McCaffrey called Moss's appearance in the show a kind of resurrection following the damage done to her career by the drug allegations, which may have been a deliberate allusion: after McQueen's death, Moss recalled that when he suggested the concept to her, he said he wanted her to be "rising like a phoenix from a fire". Film theorist Su-Anne Yeo argued that the illusion was successful in helping to rehabilitate Moss's image. She wrote that the presentation of the illusion at the V&A particularly "helped to transform Moss from an object of tabloid fodder to one of legitimate critical concern". In a 2014 interview with British photographer Nick Knight, Moss confirmed that she had decided not to attend the show in person, even in disguise; she assumed it would be found out eventually and would "take away from all the magic... the whole thing of me being a ghost".

Sarah Heaton, whose work focuses on the intersection between fashion and literature, described the illusion as evoking the Gothic trope of the barefoot "mad woman"; normally this figure would be confined to an attic or asylum, but McQueen subverts the expectation by displaying her to the public, making her ephemeral and uncontained. Fashion theorists Paul Jobling, Philippa Nesbitt, and Angelene Wong concur, arguing that the presentation demonstrated that Moss's body, as a symbol of female power, was "numinous, untouchable, and evading capture".

Moss's chiffon gown has been critiqued as an unconventional wedding dress. Cultural theorist Monika Seidl was critical of the illusion, arguing that it presented Moss as a contained female "Wiedergänger" or vengeful spirit. She did however find the dress persuasive in the way it "destabilise[s] the notion of a bride". Literary theorist Monica Germanà also took the dress to be a wedding gown, and found it an example of "the morbid coalescence of love and death", a recurring theme for McQueen.

=== Technical analysis ===
Other authors have analysed the illusion of Kate Moss as a form of technologically altered reality, sometimes with supernatural associations. Anthropologist Brian Moeran used the illusion as an example of the runway show as a modern magical ritual, writing that the show's "magic is intimately entwined with technological sophistication". Author Genevieve Valentine described it as a science fiction element. Fashion historian Ingrid Loschek wrote that "the catwalk was transformed into a form of virtual reality" through the projection, which energised the audience. Fashion writer Nathalie Khan contrasted the illusion with a straightforward film projection, saying that unlike a film, the illusion made Moss "no longer a mortal subject, but perception made invisible". Jenna Ng described the projection of Moss, a living person, as a kind of rearrangement of physical distance: "the holographic subject appears to be virtually here amongst the present audience even as they are actually elsewhere at the time". She called it an example of the "post-screen", in which there is no barrier between the audience's space and the image.

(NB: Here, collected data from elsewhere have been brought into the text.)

### config.mk
export PLATFORM = sky130hd
export DESIGN_NAME = haptic_pulse_pattern_player
export DESIGN_NICKNAME = d
export VERILOG_FILES = /design/src/design/hpp_pkg.sv /design/src/design/haptic_pulse_pattern_player.sv
export VERILOG_INCLUDE_DIRS = /design/src /design/src/design
export SDC_FILE = /design/constraint.sdc
export NUM_CORES = 1
export LEC_CHECK = 0
export ABC_CLOCK_PERIOD_IN_PS = 10950
export BUFFER_PORTS_ARGS = -buffer_cell sky130_fd_sc_hd__clkbuf_2
export CORE_UTILIZATION = 45
export DETAILED_ROUTE_END_ITERATION = 8
export GPL_ROUTABILITY_DRIVEN = 1
export PLACE_DENSITY_LB_ADDON = 0.05
export SYNTH_ARGS = -nofsm -noshare
export SYNTH_HDL_FRONTEND = slang
export SYNTH_SLANG_ARGS = --single-unit
export TNS_END_PERCENT = 100
### constraint.sdc
create_clock -name clk -period 10.95 [get_ports clk]
set_input_delay 1.095 -clock clk [delete_from_list [all_inputs] [get_ports clk]]
set_output_delay 1.095 -clock clk [all_outputs]
set_load 0.02 [all_outputs]
### src/design/haptic_pulse_pattern_player_macros.svh
// Assertion macros for the haptic pulse pattern player.
// Each macro expects a clock named clk and a reset named rst in scope.
`ifndef HAPTIC_PULSE_PATTERN_PLAYER_MACROS_SVH
`define HAPTIC_PULSE_PATTERN_PLAYER_MACROS_SVH

// Condition that must hold at every edge outside reset.
`define HPP_ASSERT_ALWAYS(lbl, expr) \
  lbl: assert property (@(posedge clk) disable iff (rst) (expr)) \
    else $error("hpp: invariant violated");

// Antecedent at one edge forces the consequent at the next edge.
`define HPP_ASSERT_NEXT(lbl, ante, cons) \
  lbl: assert property (@(posedge clk) disable iff (rst) (ante) |=> (cons)) \
    else $error("hpp: sequence check failed");

`endif

### src/design/hpp_pkg.sv
// Package for the haptic pulse pattern player: payload structs, register
// indexes, item kinds and pattern limits. No dependencies.
`timescale 1ns / 1ps

package hpp_pkg;

  localparam int unsigned MAX_ENTRIES = 4;
  localparam int unsigned IDX_W       = 2;   // entry index bits for MAX_ENTRIES
  localparam int unsigned CNT_W       = 3;   // entries_in_use field width
  localparam int unsigned ELAPSED_W   = 20;
  localparam int unsigned CYCLE_W     = 9;
  localparam int unsigned TPU_W       = 10;
  localparam int unsigned WORD_W      = 24;
  localparam int unsigned CFG_IDX_W   = 3;

  localparam logic [ELAPSED_W-1:0] ELAPSED_MAX = '1;
  localparam logic [TPU_W-1:0]     TPU_RESET   = 10'd100;

  // Item kinds
  localparam logic KIND_TICK  = 1'b0;
  localparam logic KIND_START = 1'b1;

  // Configuration register indexes
  localparam logic [CFG_IDX_W-1:0] REG_ENTRY_0     = 3'd0;
  localparam logic [CFG_IDX_W-1:0] REG_ENTRY_1     = 3'd1;
  localparam logic [CFG_IDX_W-1:0] REG_ENTRY_2     = 3'd2;
  localparam logic [CFG_IDX_W-1:0] REG_ENTRY_3     = 3'd3;
  localparam logic [CFG_IDX_W-1:0] REG_ENTRIES_USE = 3'd4;
  localparam logic [CFG_IDX_W-1:0] REG_TICKS_UNIT  = 3'd5;

  typedef struct packed {
    logic       kind;
    logic [7:0] cycle_count;
  } hpp_in_t;

  typedef struct packed {
    logic [7:0] drive_level;
    logic       busy_res;
    logic       finished;
  } hpp_out_t;

endpackage

### src/design/haptic_pulse_pattern_player.sv
// Haptic pulse pattern player: each input transfer loads the result
// register; throughput one item per cycle while not stalled, set by the
// state update (entry select, two 8x10 unit products, two 20-bit compares).
// Input stalls only while the result register is full and stalled.
// Synchronous active-high reset clears playback state and sets the registers
// to their defaults (entries_in_use 1, ticks_per_unit 100, entries zero).
// Depends on hpp_pkg and haptic_pulse_pattern_player_macros.svh.
`timescale 1ns / 1ps
`include "haptic_pulse_pattern_player_macros.svh"

module haptic_pulse_pattern_player
  import hpp_pkg::*;
(
  input  logic                 clk,
  input  logic                 rst,
  // item input channel
  input  logic                 in_valid,
  output logic                 in_stall,
  input  hpp_in_t              in_data,
  // result channel
  output logic                 out_valid,
  input  logic                 out_stall,
  output hpp_out_t             out_data,
  // configuration write channel
  input  logic                 cfg_valid,
  output logic                 cfg_ready,
  input  logic [CFG_IDX_W-1:0] cfg_index,
  input  logic [WORD_W-1:0]    cfg_data
);

  // ---------------------------------------------------------------------------
  // Configuration registers
  // ---------------------------------------------------------------------------
  logic [WORD_W-1:0] entry_word [MAX_ENTRIES];
  logic [CNT_W-1:0]  entries_in_use;
  logic [TPU_W-1:0]  ticks_per_unit;

  // Writes are always taken; indexes past the list are dropped.
  assign cfg_ready = 1'b1;

  always_ff @(posedge clk) begin
    if (rst) begin
      for (int i = 0; i < MAX_ENTRIES; i++) begin
        entry_word[i] <= '0;
      end
      entries_in_use <= CNT_W'(1);
      ticks_per_unit <= TPU_RESET;
    end else if (cfg_valid && cfg_ready) begin
      case (cfg_index)
        REG_ENTRY_0:     entry_word[0]  <= cfg_data;
        REG_ENTRY_1:     entry_word[1]  <= cfg_data;
        REG_ENTRY_2:     entry_word[2]  <= cfg_data;
        REG_ENTRY_3:     entry_word[3]  <= cfg_data;
        REG_ENTRIES_USE: entries_in_use <= cfg_data[CNT_W-1:0];
        REG_TICKS_UNIT:  ticks_per_unit <= cfg_data[TPU_W-1:0];
        default: ;
      endcase
    end
  end

  // ---------------------------------------------------------------------------
  // Playback state
  // ---------------------------------------------------------------------------
  logic                 playing,       playing_next;
  logic [7:0]           target_cycles, target_cycles_next;
  logic [CYCLE_W-1:0]   current_cycle, current_cycle_next;
  logic [IDX_W-1:0]     entry_index,   entry_index_next;
  logic [ELAPSED_W-1:0] elapsed_ticks, elapsed_ticks_next;
  logic [7:0]           drive_now,     drive_now_next;
  logic                 done;

  logic in_xfer;
  logic out_xfer;

  // Hold the input whenever the result register is occupied and stalled.
  assign in_stall = out_valid && out_stall;
  assign in_xfer  = in_valid && !in_stall;
  assign out_xfer = out_valid && !out_stall;

  // Pattern arithmetic for the current entry
  logic [CNT_W-1:0]     n_active;
  logic [IDX_W-1:0]     idx;
  logic [WORD_W-1:0]    word;
  logic [7:0]           dur, pause, inten, pause_eff;
  logic                 last_entry;
  logic [17:0]          on_len, off_len;
  logic [18:0]          total;
  logic [ELAPSED_W-1:0] elapsed_inc;
  logic [CNT_W-1:0]     idx_plus;

  always_comb begin
    // Clamp the entry count into 1..MAX_ENTRIES.
    if (entries_in_use == '0) begin
      n_active = CNT_W'(1);
    end else if (entries_in_use > CNT_W'(MAX_ENTRIES)) begin
      n_active = CNT_W'(MAX_ENTRIES);
    end else begin
      n_active = entries_in_use;
    end

    // Fall back to the first entry if the count shrank under the index.
    idx      = ({1'b0, entry_index} >= n_active) ? '0 : entry_index;
    idx_plus = {1'b0, idx} + CNT_W'(1);
    word     = entry_word[idx];
    dur      = word[7:0];
    pause    = word[15:8];
    inten    = word[23:16];

    // Skip the trailing pause of the final entry in the final cycle.
    last_entry = (current_cycle == {1'b0, target_cycles}) && (idx_plus == n_active);
    pause_eff  = last_entry ? 8'd0 : pause;

    on_len  = dur * ticks_per_unit;
    off_len = pause_eff * ticks_per_unit;
    total   = {1'b0, on_len} + {1'b0, off_len};

    elapsed_inc = (elapsed_ticks == ELAPSED_MAX) ? elapsed_ticks
                                                 : elapsed_ticks + ELAPSED_W'(1);
  end

  always_comb begin
    playing_next       = playing;
    target_cycles_next = target_cycles;
    current_cycle_next = current_cycle;
    entry_index_next   = entry_index;
    elapsed_ticks_next = elapsed_ticks;
    drive_now_next     = drive_now;
    done               = 1'b0;

    if (in_data.kind == KIND_START) begin
      // Start from idle restarts the pattern; while busy only retarget.
      if (!playing) begin
        playing_next       = 1'b1;
        current_cycle_next = CYCLE_W'(1);
        entry_index_next   = '0;
        elapsed_ticks_next = '0;
      end
      target_cycles_next = in_data.cycle_count;
    end else if (playing) begin
      if (current_cycle > {1'b0, target_cycles}) begin
        // Repeat count passed: stop and pulse finished, drive left as is.
        playing_next       = 1'b0;
        current_cycle_next = CYCLE_W'(1);
        done               = 1'b1;
      end else if (elapsed_inc < {1'b0, total}) begin
        entry_index_next   = idx;
        elapsed_ticks_next = elapsed_inc;
        drive_now_next     = (elapsed_inc < {2'b00, on_len}) ? inten : 8'd0;
      end else begin
        // Entry complete: drop drive and advance, wrapping into a new cycle.
        drive_now_next     = 8'd0;
        elapsed_ticks_next = '0;
        if (idx_plus >= n_active) begin
          entry_index_next   = '0;
          current_cycle_next = current_cycle + CYCLE_W'(1);
        end else begin
          entry_index_next   = idx_plus[IDX_W-1:0];
        end
      end
    end
  end

  // Advance state only on an input transfer.
  always_ff @(posedge clk) begin
    if (rst) begin
      playing       <= 1'b0;
      target_cycles <= '0;
      current_cycle <= CYCLE_W'(1);
      entry_index   <= '0;
      elapsed_ticks <= '0;
      drive_now     <= '0;
    end else if (in_xfer) begin
      playing       <= playing_next;
      target_cycles <= target_cycles_next;
      current_cycle <= current_cycle_next;
      entry_index   <= entry_index_next;
      elapsed_ticks <= elapsed_ticks_next;
      drive_now     <= drive_now_next;
    end
  end

  // ---------------------------------------------------------------------------
  // Result register
  // ---------------------------------------------------------------------------
  always_ff @(posedge clk) begin
    if (rst) begin
      out_valid <= 1'b0;
    end else if (in_xfer) begin
      out_valid <= 1'b1;
    end else if (out_xfer) begin
      out_valid <= 1'b0;
    end
  end

  always_ff @(posedge clk) begin
    if (in_xfer) begin
      out_data.drive_level <= drive_now_next;
      out_data.busy_res    <= playing_next;
      out_data.finished    <= done;
    end
  end

  // ---------------------------------------------------------------------------
  // Assertions
  // ---------------------------------------------------------------------------
  `HPP_ASSERT_ALWAYS(a_finished_not_busy, !(out_valid && out_data.finished && out_data.busy_res))
  `HPP_ASSERT_ALWAYS(a_idle_cycle_one, playing || (current_cycle == CYCLE_W'(1)))
  `HPP_ASSERT_NEXT(a_start_plays, in_xfer && (in_data.kind == KIND_START), playing && out_data.busy_res)
  `HPP_ASSERT_NEXT(a_xfer_fills_result, in_xfer, out_valid)

endmodule
==> results by group <==
Final layout
  • Nets: 1,965
  • Inserted Diodes: 0
  • Share of cells above drive strength 1: 0.1591
  • Layout Cells excl Fill: 2,132
  • Area grow syn2layout: 15.68%

Run status
  • Status: complete, no violations

Power
  • Worst IR Drop VDD: 0.1886 mV
  • Pwr dens: 185.6 nW/um2
  • Leakage: 7.602 nW

Routing
  • Average vias per placed instance: 5.351
  • 1st-pass router iterations: 7
  • Post-route ant nets: 0
  • Mean routed wirelength per cell: 17.58 um
  • DR vias: 11,410
  • Total routed wirelength: 37.48 mm
  • DRC errors left: 0
  • Initial DRC count: 609

Clock tree
  • Clock Path Buffers: 2
  • Cts bufs inserted: 17
  • Hold_buf cts: 0
  • Clock latency on the worst-skew pair: 0.44 ns
  • H-tree depth: 4
  • Sink Count: 168
  • CTS Root Cell: clkbuf_16
  • CTS tree: yes
  • Clk slew on worst S/H paths: 0.07 ns

Worst setup path
  • Largest stage delay, worst path: 0.56 ns
  • Crit-path slowest cell: or4_1
  • Setup Crit Path Kind: flop to flop
  • Worst Path Required: 11.29 ns
  • CP bufs+invs: 11
  • Crit-path leading delay family: adder cells
  • Stages on the worst setup path: 43
  • Crit path DAT: 11.03 ns
  • Path depth of the worst reg2reg path: 43
  • Max FO, Critical Path: 6
  • Crit path top cell by count: fa_1
  • Crit start category: flop
  • Crit path capture type: flop

Timing
  • Clock skew: 0.02115 ns
  • Final setup vio count: 0
  • Setup_tns: 0 ns
  • Unrepaired setup endpoints after global routing: true
  • Slew Limit Fails: 0
  • Min Tclk post-route: 10.69 ns
  • Worst slew pin tran: 1.209 ns
  • Fin. Hold Viols: 0
  • Max frequency: 93.54 MHz
  • Final Cycle Share: 0.9763
  • Relative slew slack: 0.1942

Yosys
  • Synth area leader: edfxtp_1
  • Synth cell types: 72
  • Area contributors post-synth: edfxtp_1 22%, fa_1 15%, ha_1 11%
  • Yosys warning count: 0
  • Synthesized cell area: 14,770 um2
  • Sequential fraction of the synthesis area: 0.2995
  • Most numerous cell in the Yosys netlist: inv_1
  • Asr flop ratio synth: 0
  • Average size of a mapped cell: 9.291 um2
  • Post-synth EDFFs: 106
  • Synth top cells by count: 216 x inv_1, 170 x nand2_1, 159 x and2_1, 127 x ha_1, 113 x fa_1
  • Top cell type's share of synthesized area: 0.2155
  • Gate Count Post-Synth: 1,590
  • Ys flop type: edfxtp_1
  • Register bit total from synthesis: 168
  • Syn Nets: 1,871

Floorplan
  • Die ar.: 33,560 um2
  • Ports: 54
  • Die Y: 183.2 um
  • Starting Density: 0.4622
  • Die width: 183.2 um
  • Placement Rows: 65
  • Core box area: 31,960 um2

Global routing
  • GRT overflow: 0
  • Largest net degree at the start of global routing: 47
  • First-pass GRT wire length: 59.09 mm
  • GRT Total Usage: 0.2287
  • Initial antenna violation count: 0
  • Vias in the first global route: 11,080

Placement
  • Post-DP HPWL: 27.97 mm
  • Number of buffers added on ports: 52
  • Inst Count DP: 2,082
  • Placer Congestion: 0.8527

Worst hold path
  • Hold Path Class: flop to flop
  • Worst hold stages: 2

Job
  • Max-Cap Viols: 0
-- routing by layer --
layer | vias to the layer above | wire (um) | global-route usage
met1 | 5586 | 16690 | 0.2985
met4 | 0 | 651 | 0.05900
met2 | 229 | 18560 | 0.3942
met5 | - | 0 | 0
li1 | 5564 | - | -
met3 | 29 | 1574 | 0.03574
-- area by class of cell --
type	count	area [um2]
clock buffer	21	461.7
clock inverter	11	108.9
fill	2934	14870
inverter	217	818.3
multi-input combinational	1141	9791
sequential	168	4424
tap	435	544.3
timing repair buffer	139	940.9
-- layout by cell type (no fill, tap or decap), types with 22 or more instances in the layout --
master and instances:
nand4_1 24, inv_1 215, nor3_1 22, dfxtp_1 62
nand3_1 40, fa_1 110, edfxtp_1 106, nor2_1 91
nor2b_1 23, and2_1 157, a21oi_1 42, clkbuf_2 52
ha_1 118, buf_4 82, nand2_1 167
-- worst min-delay path, stage by stage, from the launching register on --
cell     delay (ns)
dfxtp_1        0.31
nand2_1        0.05
a21oi_1        0.05
-- path summary, 6_finish.rpt --
path | start | end | slack, ns
worst min register to register | target_cycles[6] | target_cycles[6] | 0.46
worst max register to register | entries_in_use[0] | current_cycle[8] | 0.26
worst max-delay path | entries_in_use[0] | current_cycle[8] | 0.26
worst min-delay path | target_cycles[6] | target_cycles[6] | 0.46
-- cell families (layout without fill, tap and decap cells) --
family / count (synthesis) / after routing / synth area share
fa+ha+maj: 240 / 240 / 0.2607
simple gates: 608 / 608 / 0.2123
buf+inv: 283 / 388 / 0.07606
compound gates: 238 / 240 / 0.1180
other cells: 1 / 1 / 0.0002538
flops: 168 / 168 / 0.2995
xor+xnor: 35 / 35 / 0.02075
mux: 17 / 17 / 0.01245
-- registers in the layout (all words and copies together) (netlist names) --
signal / cells
entry_word: 96
playing: 1
out_valid: 1
out_data: 10
target_cycles: 8
entry_index: 2
ticks_per_unit: 10
drive_now: 8
entries_in_use: 3
current_cycle: 9
elapsed_ticks: 20
-- stage by stage --
stage               worst slack [ns]  total power, W  hold WS [ns]  utilization  area (um2)
global placement             0.03507        0.002314        0.4448       0.4973       15890
detailed placement           -0.2204        0.002335        0.4498       0.4973       15890
floorplan                    0.06906        0.001876        0.4322            -       14830
finish                        0.2596        0.003172        0.4552       0.5347       17090
global route                -0.08585        0.003448        0.4808       0.5347       17090
CTS                          0.01310        0.003027        0.4593       0.5198       16610
-- what timing repair did --
| item | CTS | global route |
|---|---|---|
| resized for setup | 22 | 63 |
| endpoints found under the setup margin | 34 | 46 |
| pin swaps | 10 | 31 |
| buffers inserted | 3 | 12 |
| gates cloned | 1 | 2 |
-- power breakdown --
group          internal, W  leakage [nW]  switching, W  total (W)
combinational     0.000851          5.79       0.00101    0.00186
sequential        0.000702          1.53     0.0000126   0.000715
clock             0.000331         0.280      0.000264   0.000596
total              0.00189          7.60       0.00129    0.00317
Note: power is estimated with default switching activity, not from simulation.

Timothy Campbell cited the illusion of Kate Moss as a literalisation, through technology, of the "fundamental spectrality of fashion". He felt that its placement at the end of the show, followed by McQueen's appearance to take his bow, was a way of making an "authorial claim to ownership" over the imagery produced in his shows.

Yeo was critical of the V&A's emphasis on the technological aspect of the illusion, arguing that it incorrectly positioned the effect as modern rather than historical. She argued that it would have been more appropriate to emphasise the connection to older forms of performance like the serpentine dance and phantasmagoria, a theatrical form that uses magic lanterns to project images. Performance theorist Johannes Birringer was critical of the entire Savage Beauty exhibit, but particularly so of the apparent reverence given to the illusion by the audience: "There was a hushed silence in that holographic room which I found pathetic."